RECORDS FOR PROCESSING:
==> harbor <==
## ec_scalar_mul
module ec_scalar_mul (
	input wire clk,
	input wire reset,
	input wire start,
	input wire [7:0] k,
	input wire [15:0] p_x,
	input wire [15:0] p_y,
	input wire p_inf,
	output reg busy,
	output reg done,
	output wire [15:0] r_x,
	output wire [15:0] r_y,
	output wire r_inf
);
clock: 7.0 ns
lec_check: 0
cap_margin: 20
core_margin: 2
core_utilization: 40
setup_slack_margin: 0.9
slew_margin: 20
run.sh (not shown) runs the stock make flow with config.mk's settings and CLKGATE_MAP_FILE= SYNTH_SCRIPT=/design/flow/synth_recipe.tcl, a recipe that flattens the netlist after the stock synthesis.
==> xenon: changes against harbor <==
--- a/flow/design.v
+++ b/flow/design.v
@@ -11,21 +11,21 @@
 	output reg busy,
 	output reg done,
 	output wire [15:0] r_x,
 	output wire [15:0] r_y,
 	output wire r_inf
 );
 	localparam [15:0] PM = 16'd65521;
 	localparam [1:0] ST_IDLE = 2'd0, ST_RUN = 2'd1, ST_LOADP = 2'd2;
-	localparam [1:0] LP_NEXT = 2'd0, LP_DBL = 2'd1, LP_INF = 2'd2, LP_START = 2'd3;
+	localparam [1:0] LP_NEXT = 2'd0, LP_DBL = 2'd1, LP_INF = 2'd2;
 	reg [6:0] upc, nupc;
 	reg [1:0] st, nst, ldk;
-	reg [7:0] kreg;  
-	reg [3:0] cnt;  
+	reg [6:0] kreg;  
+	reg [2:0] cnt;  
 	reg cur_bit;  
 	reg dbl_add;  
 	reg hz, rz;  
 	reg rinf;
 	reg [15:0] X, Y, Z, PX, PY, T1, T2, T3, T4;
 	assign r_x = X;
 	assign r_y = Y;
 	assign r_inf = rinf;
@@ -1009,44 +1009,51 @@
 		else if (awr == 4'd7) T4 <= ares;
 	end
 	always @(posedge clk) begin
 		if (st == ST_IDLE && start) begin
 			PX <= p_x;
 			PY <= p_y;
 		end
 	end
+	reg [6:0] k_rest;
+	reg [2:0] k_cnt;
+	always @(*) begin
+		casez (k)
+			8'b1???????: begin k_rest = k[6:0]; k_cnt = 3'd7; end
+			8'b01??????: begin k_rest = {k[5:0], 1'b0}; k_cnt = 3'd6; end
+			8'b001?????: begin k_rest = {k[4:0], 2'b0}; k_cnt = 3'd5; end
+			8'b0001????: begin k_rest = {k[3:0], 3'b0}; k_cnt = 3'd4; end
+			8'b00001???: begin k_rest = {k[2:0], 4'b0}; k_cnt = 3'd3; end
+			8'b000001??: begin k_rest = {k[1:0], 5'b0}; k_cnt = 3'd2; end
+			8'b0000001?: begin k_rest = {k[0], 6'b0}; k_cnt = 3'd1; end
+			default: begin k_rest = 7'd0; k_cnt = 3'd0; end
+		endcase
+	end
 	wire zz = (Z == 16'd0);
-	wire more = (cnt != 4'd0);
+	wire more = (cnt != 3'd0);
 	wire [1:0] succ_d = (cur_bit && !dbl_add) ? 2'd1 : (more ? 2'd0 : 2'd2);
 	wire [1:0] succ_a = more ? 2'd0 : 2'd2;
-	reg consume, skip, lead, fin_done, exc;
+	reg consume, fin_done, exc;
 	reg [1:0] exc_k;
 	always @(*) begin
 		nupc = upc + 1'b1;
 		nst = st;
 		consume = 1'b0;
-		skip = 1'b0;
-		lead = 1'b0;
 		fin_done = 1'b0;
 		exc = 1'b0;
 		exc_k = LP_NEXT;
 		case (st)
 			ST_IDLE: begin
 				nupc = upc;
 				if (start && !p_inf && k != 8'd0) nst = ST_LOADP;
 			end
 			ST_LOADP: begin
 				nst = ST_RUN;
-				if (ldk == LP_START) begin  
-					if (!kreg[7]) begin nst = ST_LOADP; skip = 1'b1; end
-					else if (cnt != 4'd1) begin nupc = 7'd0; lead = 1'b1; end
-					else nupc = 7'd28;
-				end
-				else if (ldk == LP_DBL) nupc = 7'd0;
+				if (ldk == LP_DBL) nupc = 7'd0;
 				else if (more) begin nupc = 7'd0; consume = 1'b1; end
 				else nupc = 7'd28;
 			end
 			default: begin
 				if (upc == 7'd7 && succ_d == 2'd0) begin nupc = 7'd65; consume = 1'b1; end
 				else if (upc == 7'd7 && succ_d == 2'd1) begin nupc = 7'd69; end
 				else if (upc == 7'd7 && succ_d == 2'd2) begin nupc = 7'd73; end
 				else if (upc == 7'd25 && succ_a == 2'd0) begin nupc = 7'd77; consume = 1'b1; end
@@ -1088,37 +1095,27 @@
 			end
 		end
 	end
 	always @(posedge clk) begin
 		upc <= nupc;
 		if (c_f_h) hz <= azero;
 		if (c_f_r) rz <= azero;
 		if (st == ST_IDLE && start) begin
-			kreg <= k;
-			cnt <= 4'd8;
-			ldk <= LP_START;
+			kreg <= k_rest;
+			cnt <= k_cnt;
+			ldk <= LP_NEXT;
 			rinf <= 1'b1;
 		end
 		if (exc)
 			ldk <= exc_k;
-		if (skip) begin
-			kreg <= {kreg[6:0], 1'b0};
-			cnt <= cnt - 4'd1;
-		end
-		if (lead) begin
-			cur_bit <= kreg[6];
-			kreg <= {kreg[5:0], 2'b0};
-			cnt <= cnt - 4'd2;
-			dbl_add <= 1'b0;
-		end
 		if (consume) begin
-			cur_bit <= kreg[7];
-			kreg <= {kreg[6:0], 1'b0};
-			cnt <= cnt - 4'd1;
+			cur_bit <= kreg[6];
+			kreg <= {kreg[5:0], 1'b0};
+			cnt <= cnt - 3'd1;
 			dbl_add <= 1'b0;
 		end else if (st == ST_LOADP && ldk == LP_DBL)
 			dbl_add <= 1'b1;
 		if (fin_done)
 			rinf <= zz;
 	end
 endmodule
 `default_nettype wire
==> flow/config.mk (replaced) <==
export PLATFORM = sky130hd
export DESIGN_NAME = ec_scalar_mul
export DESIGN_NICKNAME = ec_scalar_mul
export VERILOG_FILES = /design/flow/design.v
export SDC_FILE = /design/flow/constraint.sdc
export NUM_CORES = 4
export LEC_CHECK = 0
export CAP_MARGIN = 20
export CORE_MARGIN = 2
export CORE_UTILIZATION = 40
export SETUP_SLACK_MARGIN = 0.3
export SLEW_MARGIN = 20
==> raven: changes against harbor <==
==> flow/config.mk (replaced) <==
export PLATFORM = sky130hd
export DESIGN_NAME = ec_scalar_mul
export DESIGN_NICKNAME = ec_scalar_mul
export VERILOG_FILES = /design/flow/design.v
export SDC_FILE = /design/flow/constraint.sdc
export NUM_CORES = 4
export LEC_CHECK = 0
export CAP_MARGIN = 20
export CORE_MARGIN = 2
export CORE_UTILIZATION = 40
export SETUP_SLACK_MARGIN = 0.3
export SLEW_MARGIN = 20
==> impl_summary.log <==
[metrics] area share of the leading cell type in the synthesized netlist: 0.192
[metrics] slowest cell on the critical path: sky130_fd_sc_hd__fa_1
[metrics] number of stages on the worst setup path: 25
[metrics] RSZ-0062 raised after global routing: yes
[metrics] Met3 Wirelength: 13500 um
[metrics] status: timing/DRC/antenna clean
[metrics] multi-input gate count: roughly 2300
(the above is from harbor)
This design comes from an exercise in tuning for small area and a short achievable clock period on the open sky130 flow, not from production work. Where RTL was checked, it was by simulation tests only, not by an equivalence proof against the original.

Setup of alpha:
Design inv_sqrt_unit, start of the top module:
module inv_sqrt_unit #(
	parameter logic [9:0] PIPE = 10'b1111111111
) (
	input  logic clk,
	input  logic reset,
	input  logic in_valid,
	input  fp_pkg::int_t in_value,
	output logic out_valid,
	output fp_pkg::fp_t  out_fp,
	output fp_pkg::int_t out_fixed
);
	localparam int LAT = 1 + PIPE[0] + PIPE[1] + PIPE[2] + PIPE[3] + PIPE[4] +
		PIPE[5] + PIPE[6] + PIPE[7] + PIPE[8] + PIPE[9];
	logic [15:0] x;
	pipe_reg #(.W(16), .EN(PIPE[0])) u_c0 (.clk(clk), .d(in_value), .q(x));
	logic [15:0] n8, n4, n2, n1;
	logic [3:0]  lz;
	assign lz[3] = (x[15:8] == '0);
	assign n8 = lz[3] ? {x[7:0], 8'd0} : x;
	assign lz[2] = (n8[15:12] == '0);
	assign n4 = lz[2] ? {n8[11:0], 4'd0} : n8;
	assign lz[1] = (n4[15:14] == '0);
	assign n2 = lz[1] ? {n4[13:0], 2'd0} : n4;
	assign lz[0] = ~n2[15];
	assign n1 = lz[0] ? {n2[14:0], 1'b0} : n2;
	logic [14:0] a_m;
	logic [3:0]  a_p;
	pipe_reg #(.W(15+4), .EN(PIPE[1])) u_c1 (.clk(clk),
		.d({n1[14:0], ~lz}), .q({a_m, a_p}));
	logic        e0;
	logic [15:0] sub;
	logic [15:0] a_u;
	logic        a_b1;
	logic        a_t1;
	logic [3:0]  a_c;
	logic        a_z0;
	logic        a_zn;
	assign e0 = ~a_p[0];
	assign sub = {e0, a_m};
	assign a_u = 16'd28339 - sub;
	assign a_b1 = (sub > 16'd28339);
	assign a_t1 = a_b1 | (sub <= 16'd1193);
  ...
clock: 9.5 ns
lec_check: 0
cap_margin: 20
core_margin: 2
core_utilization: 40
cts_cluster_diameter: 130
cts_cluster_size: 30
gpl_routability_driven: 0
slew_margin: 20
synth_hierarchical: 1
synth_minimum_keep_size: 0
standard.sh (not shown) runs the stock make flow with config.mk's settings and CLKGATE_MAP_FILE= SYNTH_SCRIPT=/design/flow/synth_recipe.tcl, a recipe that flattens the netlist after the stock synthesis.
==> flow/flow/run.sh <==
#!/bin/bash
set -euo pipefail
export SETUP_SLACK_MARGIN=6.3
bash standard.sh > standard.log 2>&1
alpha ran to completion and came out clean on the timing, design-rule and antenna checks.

EXERCISE AIM:
Take the lines from the start of the records through the line holding "clock: 7.0 ns", both included, and please print them exactly, with nothing else.

OUTPUT BELOW:
==> harbor <==
## ec_scalar_mul
module ec_scalar_mul (
	input wire clk,
	input wire reset,
	input wire start,
	input wire [7:0] k,
	input wire [15:0] p_x,
	input wire [15:0] p_y,
	input wire p_inf,
	output reg busy,
	output reg done,
	output wire [15:0] r_x,
	output wire [15:0] r_y,
	output wire r_inf
);
clock: 7.0 ns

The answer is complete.